通过使用在数据库PDB（Protein Data Bank）中所报道的人IL-2的结构和在数据库Swissprot中可得的不同物种的IL-2的氨基酸序列作为基础，依据生物信息学技术，借助于计算机来设计突变蛋白质。设计了一些突变蛋白质，其在暴露于溶剂的和在进化中高度保守的残基处包含3至6个突变（引入非保守性氨基酸置换）。在大肠杆菌中，从在载体pET28a中的基因构建物之中表达出这些突变蛋白质，它们在氨基末端处包含具有6个组氨酸的识别序列。通过反相色谱法来纯化突变蛋白质（图1），以高纯度（>95%）获得。依据其在体外和体内实验检验中的特性来选择所获得的突变蛋白质，以显示在本发明的主体中所描述的3个基本特性。在所有构建出的突变蛋白质之中，在表1中描述了一整套特定突变，其具有所希望的特性，即为IL-2的活性的激动剂，而不明显地刺激调节T细胞，并且在鼠类可移植肿瘤的治疗中显示出比天然IL-2更大的治疗效力。表2指出了其他的构建出的突变蛋白质，但它们不显示所希望的特性。

表2：不具有在本专利中所描述的基本特性的构建出的突变蛋白质。

根据人IL-2的编号来指出所述突变。

突变
	Q22V、Q126A、I129D、S130G
L18N、Q126Y、S130R
	Q13Y、Q126Y、I129D、S130R
L18N、Q22V、T123A、I129D、S130R
	R38A、F42A、Q126Y、I129D
Q126Y、I129D、E62L、E68V

实施例2.所设计的IL-2的突变蛋白质的激动剂特征的证明

图2举例说明了在表1中提及的突变蛋白质如何结合至CTLL2细胞系表面上的IL-2受体的组分（图2a）。构建出的突变蛋白质结合至CTLL2细胞，已知所述CTLL2细胞在其表面上具有对于IL-2的高亲和力受体和中等亲和力受体。结果是，在我们的试验中检测出的结合与用天然IL-2所获得的那种相似。图2b则图解说明了在表1中给出的突变蛋白质刺激CTLL2细胞系生长的能力（图2b）。结果是，在该试验中，这些突变蛋白质是IL-2的活性的不全激动剂。它们的比活性以5至50倍的程度小于天然IL-2。

实施例3.IL-2的突变蛋白质对于调节T细胞的效应

表1中所描述的突变蛋白质显示出非常低的在体外刺激调节T细胞的能力（图3）。正如在该图中所观察到的，天然IL-2却能够使调节T细胞（CD4+CD25+FoxP3+T）（其用粘附在培养平板底部上的抗-CD3抗体进行刺激）显著地增殖。以比天然IL-2显著地高的质量浓度的表1中所描述的突变蛋白质不刺激调节T细胞。应当加以注解的是，上面所描述的结果是正确有效的，即使增加待使用的突变蛋白质的量以致于采用能够在用CTLL2细胞系进行的增殖试验中显示出与天然IL-2等价的活性的那种量。通常，表1中所描述的突变蛋白质所展示出的刺激调节T细胞的能力以至少1000倍的程度小于天然IL-2。
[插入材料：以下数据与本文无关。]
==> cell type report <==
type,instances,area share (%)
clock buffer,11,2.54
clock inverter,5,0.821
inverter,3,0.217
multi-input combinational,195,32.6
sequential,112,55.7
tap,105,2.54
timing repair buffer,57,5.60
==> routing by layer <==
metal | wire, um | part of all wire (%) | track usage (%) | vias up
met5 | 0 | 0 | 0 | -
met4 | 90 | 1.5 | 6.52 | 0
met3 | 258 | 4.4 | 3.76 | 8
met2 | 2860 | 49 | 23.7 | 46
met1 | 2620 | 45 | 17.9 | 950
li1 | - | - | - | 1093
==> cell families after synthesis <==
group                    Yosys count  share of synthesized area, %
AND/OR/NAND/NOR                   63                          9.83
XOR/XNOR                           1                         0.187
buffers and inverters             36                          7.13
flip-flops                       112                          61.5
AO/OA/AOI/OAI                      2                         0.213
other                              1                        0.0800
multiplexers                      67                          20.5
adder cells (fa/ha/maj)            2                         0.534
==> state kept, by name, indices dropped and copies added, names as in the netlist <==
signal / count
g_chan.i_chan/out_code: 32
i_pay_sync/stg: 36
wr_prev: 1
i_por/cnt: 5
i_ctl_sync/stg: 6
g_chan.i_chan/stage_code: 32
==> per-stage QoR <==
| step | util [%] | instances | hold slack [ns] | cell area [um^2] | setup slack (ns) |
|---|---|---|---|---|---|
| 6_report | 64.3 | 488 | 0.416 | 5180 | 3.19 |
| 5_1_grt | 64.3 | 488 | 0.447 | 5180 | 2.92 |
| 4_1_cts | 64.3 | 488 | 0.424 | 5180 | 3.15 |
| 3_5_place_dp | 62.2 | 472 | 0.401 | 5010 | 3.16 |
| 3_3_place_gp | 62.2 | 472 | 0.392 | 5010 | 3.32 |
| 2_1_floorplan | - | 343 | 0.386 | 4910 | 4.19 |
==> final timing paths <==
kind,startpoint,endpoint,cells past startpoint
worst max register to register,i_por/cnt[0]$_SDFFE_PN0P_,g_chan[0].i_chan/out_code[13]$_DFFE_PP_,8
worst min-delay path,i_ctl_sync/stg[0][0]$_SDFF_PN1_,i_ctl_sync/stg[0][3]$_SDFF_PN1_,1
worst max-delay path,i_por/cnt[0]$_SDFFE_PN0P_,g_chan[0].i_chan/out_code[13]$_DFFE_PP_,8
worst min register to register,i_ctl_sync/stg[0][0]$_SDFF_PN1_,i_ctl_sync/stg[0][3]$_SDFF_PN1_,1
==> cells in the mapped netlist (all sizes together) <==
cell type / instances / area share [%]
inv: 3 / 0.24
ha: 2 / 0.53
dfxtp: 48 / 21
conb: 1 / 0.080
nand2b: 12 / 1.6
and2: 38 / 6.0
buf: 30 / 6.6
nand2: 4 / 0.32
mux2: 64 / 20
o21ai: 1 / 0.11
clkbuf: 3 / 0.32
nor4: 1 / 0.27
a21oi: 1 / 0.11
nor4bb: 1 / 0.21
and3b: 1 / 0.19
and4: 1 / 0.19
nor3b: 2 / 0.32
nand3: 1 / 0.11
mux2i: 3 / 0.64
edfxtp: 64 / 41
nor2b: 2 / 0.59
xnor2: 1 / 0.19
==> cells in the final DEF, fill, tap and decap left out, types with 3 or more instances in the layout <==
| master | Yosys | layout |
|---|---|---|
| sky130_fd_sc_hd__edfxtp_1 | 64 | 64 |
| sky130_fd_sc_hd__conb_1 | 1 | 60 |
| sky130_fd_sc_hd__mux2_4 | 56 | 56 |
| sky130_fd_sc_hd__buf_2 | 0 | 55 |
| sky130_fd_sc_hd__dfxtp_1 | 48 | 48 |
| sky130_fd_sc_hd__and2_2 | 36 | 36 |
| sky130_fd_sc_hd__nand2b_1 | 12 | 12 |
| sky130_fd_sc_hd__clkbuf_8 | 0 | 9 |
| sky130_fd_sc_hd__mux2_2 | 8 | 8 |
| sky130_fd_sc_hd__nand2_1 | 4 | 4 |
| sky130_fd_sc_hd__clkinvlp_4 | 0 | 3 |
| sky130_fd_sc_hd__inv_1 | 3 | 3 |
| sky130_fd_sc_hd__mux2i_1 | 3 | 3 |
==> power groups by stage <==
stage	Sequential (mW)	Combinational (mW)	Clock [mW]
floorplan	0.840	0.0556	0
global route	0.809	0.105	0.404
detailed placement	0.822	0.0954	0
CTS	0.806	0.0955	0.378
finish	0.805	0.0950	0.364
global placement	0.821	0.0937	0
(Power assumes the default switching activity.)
$ cat src/rtl/rect_engine.sv
module rect_engine #(
  parameter int PIX_W  = 24,
  parameter int ADDR_W = 24,
  parameter int DIM_W  = 12
) (
  input  logic              clk,
  input  logic              rst_n,
  input  logic              start,
  input  logic [1:0]        mode,
  input  logic [3:0]        rop,
  input  logic [PIX_W-1:0]  colour,
  input  logic [PIX_W-1:0]  key,
  input  logic [7:0]        alpha,
  input  logic [ADDR_W-1:0] src_base,
  input  logic [ADDR_W-1:0] src_pitch,
  input  logic [ADDR_W-1:0] dst_base,
  input  logic [ADDR_W-1:0] dst_pitch,
  input  logic [DIM_W-1:0]  width,
  input  logic [DIM_W-1:0]  height,
  output logic              busy,
  output logic              done,
  output logic              finished,
  output logic              rd_en,
  output logic [ADDR_W-1:0] rd_addr,
  input  logic [PIX_W-1:0]  rd_data,
  output logic              wr_en,
  output logic [ADDR_W-1:0] wr_addr,
  output logic [PIX_W-1:0]  wr_data
);
  localparam int CH = PIX_W / 8;

  typedef enum logic [1:0] {S_IDLE, S_SRC, S_PIX} st_t;
  st_t st;

  logic [1:0]        m_q;
  logic [3:0]        rop_q;
  logic [PIX_W-1:0]  col_q, key_q, src_q;
  logic [7:0]        a_q;
  logic [ADDR_W-1:0] sb_q, sp_q, db_q, dp_q;
  logic [DIM_W-1:0]  w_q, h_q, x, y;
  logic              rev;

  wire copy   = (m_q != 2'd0);
  wire rev_n  = (mode != 2'd0) && (dst_base > src_base);
  wire zero_n = (width == '0) || (height == '0);
  wire last_x = rev ? (x == '0) : (x == w_q - DIM_W'(1));
  wire last_y = rev ? (y == '0) : (y == h_q - DIM_W'(1));

  wire [ADDR_W-1:0] s_addr = sb_q + ADDR_W'(y) * sp_q + ADDR_W'(x);
  wire [ADDR_W-1:0] d_addr = db_q + ADDR_W'(y) * dp_q + ADDR_W'(x);

  logic [PIX_W-1:0] rop_px, mix_px;
  always_comb
    for (int i = 0; i < PIX_W; i++) rop_px[i] = rop_q[{src_q[i], rd_data[i]}];

  for (genvar c = 0; c < CH; c++) begin : g_ch
    wire [15:0] acc = 16'(src_q[c*8 +: 8]) * 16'(a_q)
                    + 16'(rd_data[c*8 +: 8]) * 16'(8'd255 - a_q);
    assign mix_px[c*8 +: 8] = acc[15:8];
  end

  assign busy    = (st != S_IDLE);
  assign rd_en   = (st == S_SRC) || (st == S_PIX && (m_q == 2'd1 || m_q == 2'd3));
  assign rd_addr = (st == S_SRC) ? s_addr : d_addr;
  assign wr_en   = (st == S_PIX) && !(m_q == 2'd2 && src_q == key_q);
  assign wr_addr = d_addr;
  always_comb
    case (m_q)
      2'd0:    wr_data = col_q;
      2'd1:    wr_data = rop_px;
      2'd2:    wr_data = src_q;
      default: wr_data = mix_px;
    endcase

  always_ff @(posedge clk) begin
    if (!rst_n) begin
      st <= S_IDLE; done <= 1'b0; finished <= 1'b0;
      m_q <= '0; rop_q <= '0; col_q <= '0; key_q <= '0; a_q <= '0; src_q <= '0;
      sb_q <= '0; sp_q <= '0; db_q <= '0; dp_q <= '0;
      w_q <= '0; h_q <= '0; x <= '0; y <= '0; rev <= 1'b0;
    end else begin
      done <= 1'b0;
      case (st)
        S_IDLE: if (start) begin
          if (zero_n) begin
            done <= 1'b1; finished <= 1'b1;
          end else begin
            finished <= 1'b0;
            m_q <= mode; rop_q <= rop; col_q <= colour; key_q <= key; a_q <= alpha;
            sb_q <= src_base; sp_q <= src_pitch; db_q <= dst_base; dp_q <= dst_pitch;
            w_q <= width; h_q <= height; rev <= rev_n;
            x <= rev_n ? width - DIM_W'(1) : '0;
            y <= rev_n ? height - DIM_W'(1) : '0;
            st <= (mode == 2'd0) ? S_PIX : S_SRC;
          end
        end
        S_SRC: begin
          src_q <= rd_data;
          st <= S_PIX;
        end
        default: begin
          if (last_x && last_y) begin
            st <= S_IDLE; done <= 1'b1; finished <= 1'b1;
          end else begin
            st <= copy ? S_SRC : S_PIX;
            if (last_x) begin
              x <= rev ? w_q - DIM_W'(1) : '0;
              y <= rev ? y - DIM_W'(1) : y + DIM_W'(1);
            end else begin
              x <= rev ? x - DIM_W'(1) : x + DIM_W'(1);
            end
          end
        end
      endcase
    end
  end

  AST_NO_WRITE_IDLE: assert property (@(posedge clk) disable iff (!rst_n) !busy |-> !wr_en && !rd_en);
  AST_DONE_PULSE:    assert property (@(posedge clk) disable iff (!rst_n) done |=> !done);
  AST_DONE_ENDS:     assert property (@(posedge clk) disable iff (!rst_n) done |-> !busy && finished);
  AST_COPY_PAIRED:   assert property (@(posedge clk) disable iff (!rst_n) wr_en && copy |-> $past(st == S_SRC));
  AST_FILL_STREAM:   assert property (@(posedge clk) disable iff (!rst_n) busy && !copy |-> wr_en);
  AST_ZERO_SIZE:     assert property (@(posedge clk) disable iff (!rst_n) !busy && start && zero_n |=> !busy && done);
  AST_BUSY_HOLDS:    assert property (@(posedge clk) disable iff (!rst_n) busy && start |=> $stable(m_q) && $stable(w_q));
endmodule
### config.mk
export PLATFORM = sky130hd
export DESIGN_NAME = sbn_core
export DESIGN_NICKNAME = d
export VERILOG_FILES = /design/src/rtl/sbn_pkg.sv /design/src/rtl/sbn_sub.sv /design/src/rtl/sbn_seq.sv /design/src/rtl/sbn_dp.sv /design/src/rtl/sbn_core.sv
export SDC_FILE = /design/constraint.sdc
export NUM_CORES = 1
export LEC_CHECK = 0
export ABC_AREA = 1
export BUFFER_PORTS_ARGS = -buffer_cell sky130_fd_sc_hd__buf_2
export CAP_MARGIN = 0
export CORE_UTILIZATION = 54
export CTS_CLUSTER_DIAMETER = 150
export CTS_CLUSTER_SIZE = 16
export DETAILED_ROUTE_END_ITERATION = 8
export PLACE_DENSITY = 0.86
export SETUP_SLACK_MARGIN = 0.15
export SLEW_MARGIN = 20
export SYNTH_ARGS = -nofsm -noshare
export SYNTH_HDL_FRONTEND = slang
export SYNTH_SLANG_ARGS = --single-unit
export TNS_END_PERCENT = 30
### constraint.sdc
create_clock -name clk_i -period 2 [get_ports clk_i]
set_clock_uncertainty 0.15 [all_clocks]
set_input_delay 0 -clock clk_i [delete_from_list [all_inputs] [get_ports clk_i]]
set_output_delay 0 -clock clk_i [all_outputs]
set_load 0.05 [all_outputs]
### src/rtl/sbn_pkg.sv
package sbn_pkg;
  typedef enum logic [3:0] {
    ST_CHECK,
    ST_RD_PA,
    ST_LT_PA,
    ST_RD_A,
    ST_LT_A,
    ST_RD_PB,
    ST_LT_PB,
    ST_RD_B,
    ST_LT_B,
    ST_WR,
    ST_RD_T,
    ST_LT_T,
    ST_HALT
  } step_e;

  typedef enum logic [1:0] {
    ASEL_PC,
    ASEL_A,
    ASEL_B
  } asel_e;
endpackage

### src/rtl/sbn_sub.sv
module sbn_sub #(
  parameter int DW = 16
) (
  input  logic [DW-1:0] minu_i,
  input  logic [DW-1:0] subt_i,
  output logic [DW-1:0] diff_o,
  output logic          le_o
);
  always_comb begin
    diff_o = minu_i - subt_i;
    le_o   = diff_o[DW-1] | ~|diff_o;
  end
endmodule

### src/rtl/sbn_seq.sv
module sbn_seq
  import sbn_pkg::*;
(
  input  logic  clk_i,
  input  logic  rst_ni,
  input  logic  pc_zero_i,
  output step_e step_o,
  output asel_e asel_o,
  output logic  mem_en_o,
  output logic  mem_we_o,
  output logic  halted_o
);
  step_e step_q, step_d;

  always_comb begin
    unique case (step_q)
      ST_CHECK: step_d = pc_zero_i ? ST_HALT : ST_RD_PA;
      ST_RD_PA: step_d = ST_LT_PA;
      ST_LT_PA: step_d = ST_RD_A;
      ST_RD_A:  step_d = ST_LT_A;
      ST_LT_A:  step_d = ST_RD_PB;
      ST_RD_PB: step_d = ST_LT_PB;
      ST_LT_PB: step_d = ST_RD_B;
      ST_RD_B:  step_d = ST_LT_B;
      ST_LT_B:  step_d = ST_WR;
      ST_WR:    step_d = ST_RD_T;
      ST_RD_T:  step_d = ST_LT_T;
      ST_LT_T:  step_d = ST_CHECK;
      default:  step_d = ST_HALT;
    endcase
  end

  always_ff @(posedge clk_i or negedge rst_ni) begin
    if (!rst_ni) step_q <= ST_CHECK;
    else         step_q <= step_d;
  end

  always_comb begin
    mem_en_o = 1'b0;
    mem_we_o = 1'b0;
    asel_o   = ASEL_PC;
    unique case (step_q)
      ST_RD_PA, ST_RD_PB, ST_RD_T: mem_en_o = 1'b1;
      ST_RD_A: begin
        mem_en_o = 1'b1;
        asel_o   = ASEL_A;
      end
      ST_RD_B: begin
        mem_en_o = 1'b1;
        asel_o   = ASEL_B;
      end
      ST_WR: begin
        mem_en_o = 1'b1;
        mem_we_o = 1'b1;
        asel_o   = ASEL_B;
      end
      default: ;
    endcase
  end

  assign step_o   = step_q;
  assign halted_o = (step_q == ST_HALT);

  assert_halt_sticky_R5: assert property (@(posedge clk_i) disable iff (!rst_ni)
    halted_o |=> halted_o);
  assert_halt_quiet_R5: assert property (@(posedge clk_i) disable iff (!rst_ni)
    halted_o |-> !mem_en_o);
  assert_halt_entry_R5: assert property (@(posedge clk_i) disable iff (!rst_ni)
    (step_q == ST_CHECK && pc_zero_i) |=> halted_o);
  assert_single_write_R2: assert property (@(posedge clk_i) disable iff (!rst_ni)
    mem_we_o |=> !mem_we_o);
  assert_instr_wrap_R7: assert property (@(posedge clk_i) disable iff (!rst_ni)
    (step_q == ST_LT_T) |=> (step_q == ST_CHECK));
endmodule

### src/rtl/sbn_dp.sv
module sbn_dp
  import sbn_pkg::*;
#(
  parameter int DW = 16
) (
  input  logic          clk_i,
  input  logic          rst_ni,
  input  step_e         step_i,
  input  asel_e         asel_i,
  input  logic [DW-1:0] rdata_i,
  output logic [DW-1:0] addr_o,
  output logic [DW-1:0] wdata_o,
  output logic          pc_zero_o
);
  localparam logic [DW-1:0] PcReset = DW'(1);
  localparam logic [DW-1:0] One     = DW'(1);

  logic [DW-1:0] pc_q, a_ptr_q, b_ptr_q, a_val_q, res_q;
  logic          le_q;
  logic [DW-1:0] diff;
  logic          diff_le;

  sbn_sub #(.DW(DW)) u_sub (
    .minu_i (rdata_i),
    .subt_i (a_val_q),
    .diff_o (diff),
    .le_o   (diff_le)
  );

  always_ff @(posedge clk_i or negedge rst_ni) begin
    if (!rst_ni) begin
      pc_q    <= PcReset;
      a_ptr_q <= '0;
      b_ptr_q <= '0;
      a_val_q <= '0;
      res_q   <= '0;
      le_q    <= 1'b0;
    end else begin
      unique case (step_i)
        ST_LT_PA: begin
          a_ptr_q <= rdata_i;
          pc_q    <= pc_q + One;
        end
        ST_LT_A: a_val_q <= rdata_i;
        ST_LT_PB: begin
          b_ptr_q <= rdata_i;
          pc_q    <= pc_q + One;
        end
        ST_LT_B: begin
          res_q <= diff;
          le_q  <= diff_le;
        end
        ST_LT_T: pc_q <= le_q ? rdata_i : pc_q + One;
        default: ;
      endcase
    end
  end

  always_comb begin
    unique case (asel_i)
      ASEL_A:  addr_o = a_ptr_q;
      ASEL_B:  addr_o = b_ptr_q;
      default: addr_o = pc_q;
    endcase
  end

  assign wdata_o   = res_q;
  assign pc_zero_o = (pc_q == '0);

  assert_jump_taken_R3: assert property (@(posedge clk_i) disable iff (!rst_ni)
    (step_i == ST_LT_T && le_q) |=> (pc_q == $past(rdata_i)));
  assert_fall_through_R4: assert property (@(posedge clk_i) disable iff (!rst_ni)
    (step_i == ST_LT_T && !le_q) |=> (pc_q == $past(pc_q) + One));
  assert_pc_quiet_R1: assert property (@(posedge clk_i) disable iff (!rst_ni)
    (step_i != ST_LT_PA && step_i != ST_LT_PB && step_i != ST_LT_T) |=> $stable(pc_q));
endmodule

### src/rtl/sbn_core.sv
module sbn_core
  import sbn_pkg::*;
#(
  parameter int DW = 16
) (
  input  logic          clk_i,
  input  logic          rst_ni,
  output logic [DW-1:0] mem_addr_o,
  output logic [DW-1:0] mem_wdata_o,
  output logic          mem_we_o,
  output logic          mem_en_o,
  input  logic [DW-1:0] mem_rdata_i,
  output logic          halted_o
);
  step_e step;
  asel_e asel;
  logic  pc_zero;

  sbn_seq u_seq (
    .clk_i     (clk_i),
    .rst_ni    (rst_ni),
    .pc_zero_i (pc_zero),
    .step_o    (step),
    .asel_o    (asel),
    .mem_en_o  (mem_en_o),
    .mem_we_o  (mem_we_o),
    .halted_o  (halted_o)
  );

  sbn_dp #(.DW(DW)) u_dp (
    .clk_i     (clk_i),
    .rst_ni    (rst_ni),
    .step_i    (step),
    .asel_i    (asel),
    .rdata_i   (mem_rdata_i),
    .addr_o    (mem_addr_o),
    .wdata_o   (mem_wdata_o),
    .pc_zero_o (pc_zero)
  );

  assert_write_enabled_R2: assert property (@(posedge clk_i) disable iff (!rst_ni)
    mem_we_o |-> mem_en_o);
endmodule

==> impl_metrics.ini <==
[outcome]
status = complete, but fails checks
violations = negative hold slack, negative setup slack

[finish]
finalNetCount = 834
drive_gt1_frac = 0.257
n_antenna_cell = 0
synthToLayoutAreaGrowth_pct = 30.3
multiInputGateArea_sq_mm = 0.00283
fill_cells = 664
seqCellArea_sq_mm = 0.00213

[clock_network]
cts_root_buf = clkbuf_8
clock_sinks = 85
cts_buffer_depth = 2
cts_tree = done
htree_levels = 3
cts.clk_slew.worst_paths_ps = 110
clk-insertion-delay-late_ps = 370
cts_buffers = 9

[yosys]
syn-num-nets = 740
synth_ff_type = dfrtp_1
syn_avg_cell_area_sq_um = 7.30
yosysWarnings = 0
synthTopCellsByCount = 209 x nand2_1, 101 x inv_1, 84 x dfrtp_1
yosysTopAreaCellShare = 0.410
synth_edf_count = 0
synthCells = 702
ys_seq_area_frac = 0.415
synth_area_leaders = dfrtp_1 41%, nand2_1 15%, inv_1 7.4%
async_flop_share = 1.00
synth_cell_types = 38
yosysMostFrequentCell = nand2_1
synth-seq-cells = 85
post-synth-top-area-cell = dfrtp_1
syn_area_sq_mm = 0.00513

[floorplanning]
dieArea_sq_mm = 0.00989
die_x_um = 99.4
ioPinCount = 53
num_rows = 35
fp.dieH_um = 99.4
coreArea_sq_mm = 0.00924
initial_core_util = 0.555

[route]
drt-initial-drc-count = 417
route.antenna.remaining_nets = 0
avgRoutedWirePerCell_um = 15.8
num_vias = 5228
drt-total-wl_um = 14700
routed_via_density = 5.62
drtPass1Iterations = 5
remaining_drc_errors = 0

[grt]
grt_start_max_net_pins = 46
grt_pass1_wl_um = 24100
antenna_found_initial = 0
grt_pass1_vias = 5102
grt_util_all_layers = 0.308
grt_overflow = 0

[timing]
whs_ps = -14.4
fmax_mhz = 431
slew_headroom = 0.417
min_period_ps = 2320
setup_slack_ps = -321
setup_tns_ps = -4890
setup_viol = 20
hold_viol_final = 1
maxSlewViolCount = 0
rsz0062_at_grt = yes
fin_crit_sh = 1.16
worst_pin_slew_ps = 873

[setup_path]
critical_path_required_ps = 1850
crit_path_end_kind = output pin
cp_cell_sequence = inv_2 -> nor2_4 -> inv_2 -> nor2_4 -> nor2_4 -> inv_2 -> ha_4 -> buf_16 -> a21oi_1 -> a22oi_2 -> buf_6
arrival_ps = 2170
critPathLaunchType = register
crit_buf_inv = 5
cp_max_fo = 8
crit_path_top_delay_cell = dfrtp_2
crit_path_max_incr_delay_ps = 460
critPathKind = register to output pin
cp_top_family = buffers and inverters

[hold_path]
hold_class = input port to register

[power]
p_leak_nw = 3.33
ir_worst_vdd_mv = 1.21
powerDensity_mw_per_mm2 = 1930
p_total_mw = 12.9

[place]
io_buffers = 52
hpwl_um = 9490
gp_congestion = 0.902

[job]
cap_violations = 0
## logic make-up after synthesis
logic type / count (synthesis) / synth area share
buf+inv: 130 / 0.101
flops: 85 / 0.415
compound gates: 148 / 0.164
simple gates: 314 / 0.262
fa+ha+maj: 20 / 0.0503
xor+xnor: 5 / 0.00854
## final timing paths
| kind | start | endpoint | slack [ps] | depth (start not counted) |
|---|---|---|---|---|
| worst max register to register | u_dp.a_val_q[0] | u_dp.le_q | -60 | 15 |
| min in group asynchronous | rst_ni | u_dp.b_ptr_q[1] | 20 | 2 |
| max in group asynchronous | rst_ni | u_dp.a_ptr_q[8] | 1020 | 3 |
| worst min register to register | u_dp.wdata_o[15] | u_dp.wdata_o[15] | 330 | 2 |
| worst min-delay path | mem_rdata_i[5] | u_dp.wdata_o[5] | -10 | 5 |
| worst max-delay path | u_seq.step_o[3] | mem_addr_o[8] | -320 | 11 |
## state kept, by name, summed over array words and instances, names as in the netlist
| register | cells |
|---|---|
| u_dp.le_q | 1 |
| u_dp.pc_q | 16 |
| u_dp.a_val_q | 16 |
| u_dp.b_ptr_q | 16 |
| u_dp.wdata_o | 16 |
| u_dp.a_ptr_q | 16 |
| u_seq.step_o | 4 |
## final cells by class
class / instances / area share
inverters: 106 / 0.0601
repair buffers: 107 / 0.141
well taps: 129 / 0.0242
multi-input cells: 487 / 0.424
clock inverters: 6 / 0.0114
flip-flops and latches: 85 / 0.319
clock buffers: 10 / 0.0206
## power by group
| part | switching [mW] | internal (mW) | leakage [nW] |
|---|---|---|---|
| Clock | 0.707 | 0.634 | 0.109 |
| Sequential | 0.643 | 2.58 | 1.03 |
| Combinational | 5.27 | 3.07 | 2.19 |
| Total | 6.62 | 6.29 | 3.33 |
## layout by cell type (no fill, tap or decap), drive strengths merged
cell type,instances
nor2,48
or2,1
a21boi,1
and2,1
nand4,9
nand3b,7
o221ai,1
xor2,4
a31oi,6
clkinvlp,1
o22ai,4
o21ai,85
clkbuf,10
nand2,211
o211ai,5
nand3,32
nor3,3
a22oi,18
inv,108
dlygate4sd3,17
dfstp,1
fa,1
buf,90
bufinv,1
ha,19
xnor2,1
clkinv,2
a21oi,28
nor4,2
dfrtp,84
## through the flow
| stage | hold WS [ps] | cell area [sq um] | setup slack (ps) | cells | util |
|---|---|---|---|---|---|
| 2_1_floorplan | -446 | 5260 | -220 | 702 | - |
| 3_3_place_gp | -106 | 5790 | -47.1 | 885 | 0.627 |
| 3_5_place_dp | -102 | 5790 | -115 | 885 | 0.627 |
| 4_1_cts | 39.8 | 6530 | -298 | 926 | 0.707 |
| 5_1_grt | 29.7 | 6680 | -387 | 930 | 0.723 |
| 6_report | -14.4 | 6680 | -321 | 930 | 0.723 |
## layer usage
layer / routed length (um) / GRT usage
met5: 0 / 0
met4: 497 / 0.132
met3: 902 / 0.0527
met2: 7340 / 0.517
met1: 5920 / 0.394
## worst min-delay path, cell delays in order
cell and delay [ps]:
buf_2 110, ha_4 160, inv_1 40, nand2_1 70
a31oi_1 80
## timing repair
item / 4_1_cts / 5_1_grt
pin swaps: 17 / 16
buffers inserted: 6 / 4
setup endpoints to repair: 47 / 59
endpoints found under the hold margin: 150 / 3
resized for setup: 74 / 36
cloned: 2 / 0
hold buffers: 17 / 1
Note: power is estimated with default switching activity, not from simulation.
实施例4.所设计的突变蛋白质的体内免疫刺激活性的表征

表1中所描述的突变蛋白质显示出增加的体内免疫刺激能力。图4a，b显示，在用两个20μg突变蛋白质的腹膜内日剂量进行治疗五天之后，突变蛋白质如何在首次用于实验的小鼠中诱导比天然IL-2大的脾肿大。该刺激与效应细胞群体（例如CD8+T淋巴细胞）的明显增加有关。作为有重大意义的观察结果，该用突变蛋白质进行的治疗不刺激调节T细胞（CD4+CD25+FoxP3+T）的扩增，这与对于天然IL-2所观察到的不同（图4c，d）。

实施例5.在可移植肿瘤的鼠类模型中突变蛋白质的治疗效力的测量

在可移植肿瘤的鼠类模型中证明了所设计的突变蛋白质的治疗效力的增加。表1中所描述的突变蛋白质显示出增加的对于治疗在MB16鼠类黑素瘤模型中诱导的肺转移的效力。图5显示了用两个20μg表1的突变蛋白质之一的腹膜内日剂量进行治疗5天，如何显示出强劲的抗转移效应，其在用相同剂量的天然IL-2以相同方式进行治疗的组中未观察到。

实施例6.突变蛋白质增强抗肿瘤疫苗的效应的能力的测量

证明了所设计的突变蛋白质增强疫苗的抗肿瘤效应的能力。使用了EG7细胞系的原发性肿瘤模型，EG7细胞系是经改造以表达抗原OVA的肿瘤细胞系。单独地或与突变蛋白质相组合地用佐以VSSP的抗原OVA对携带肿瘤的小鼠进行免疫接种。图6显示，肿瘤生长的降低在用疫苗与突变蛋白质的组合进行治疗的小鼠的组中比在单独地用疫苗进行治疗的组中大。

Claims

1.IL-2的激动剂多肽，其中所述多肽为IL-2突变蛋白质，并且其中所述多肽选自：

(i)与天然IL-2的序列的差异在于突变R38K、F42I、Y45N、E62L、E68V的多肽；

(ii)与天然IL-2的序列的差异在于突变R38K、F42Q、Y45E、E68V的多肽；

(iii)与天然IL-2的序列的差异在于突变R38A、F42I、Y45N、E62L、E68V的多肽；

(iv)与天然IL-2的序列的差异在于突变R38K、F42K、Y45R、E62L、E68V的多肽；

(v)与天然IL-2的序列的差异在于突变R38K、F42I、Y45E、E68V的多肽；

(vi)与天然IL-2的序列的差异在于突变R38A、F42A、Y45A、E62A的多肽。

2.融合蛋白，其包含与运载蛋白相偶联的权利要求1的多肽。

3.权利要求2的融合蛋白，其特征在于，所述运载蛋白为白蛋白。

4.权利要求2的融合蛋白，其特征在于，所述运载蛋白为人免疫球蛋白的Fc区。

5.在癌症和慢性感染性疾病的治疗中有用的药物组合物，其特征在于，所述药物组合物包含权利要求1的多肽作为活性成分。

6.在癌症和慢性感染性疾病的治疗中有用的药物组合物，其特征在于，所述药物组合物包含在权利要求2至4中任一项之中所描述的融合蛋白作为活性成分。

7.权利要求1的多肽用于制备在癌症的治疗中有用的药物的用途。

8.权利要求1的多肽用于制备在慢性感染性疾病的治疗中有用的药物的用途。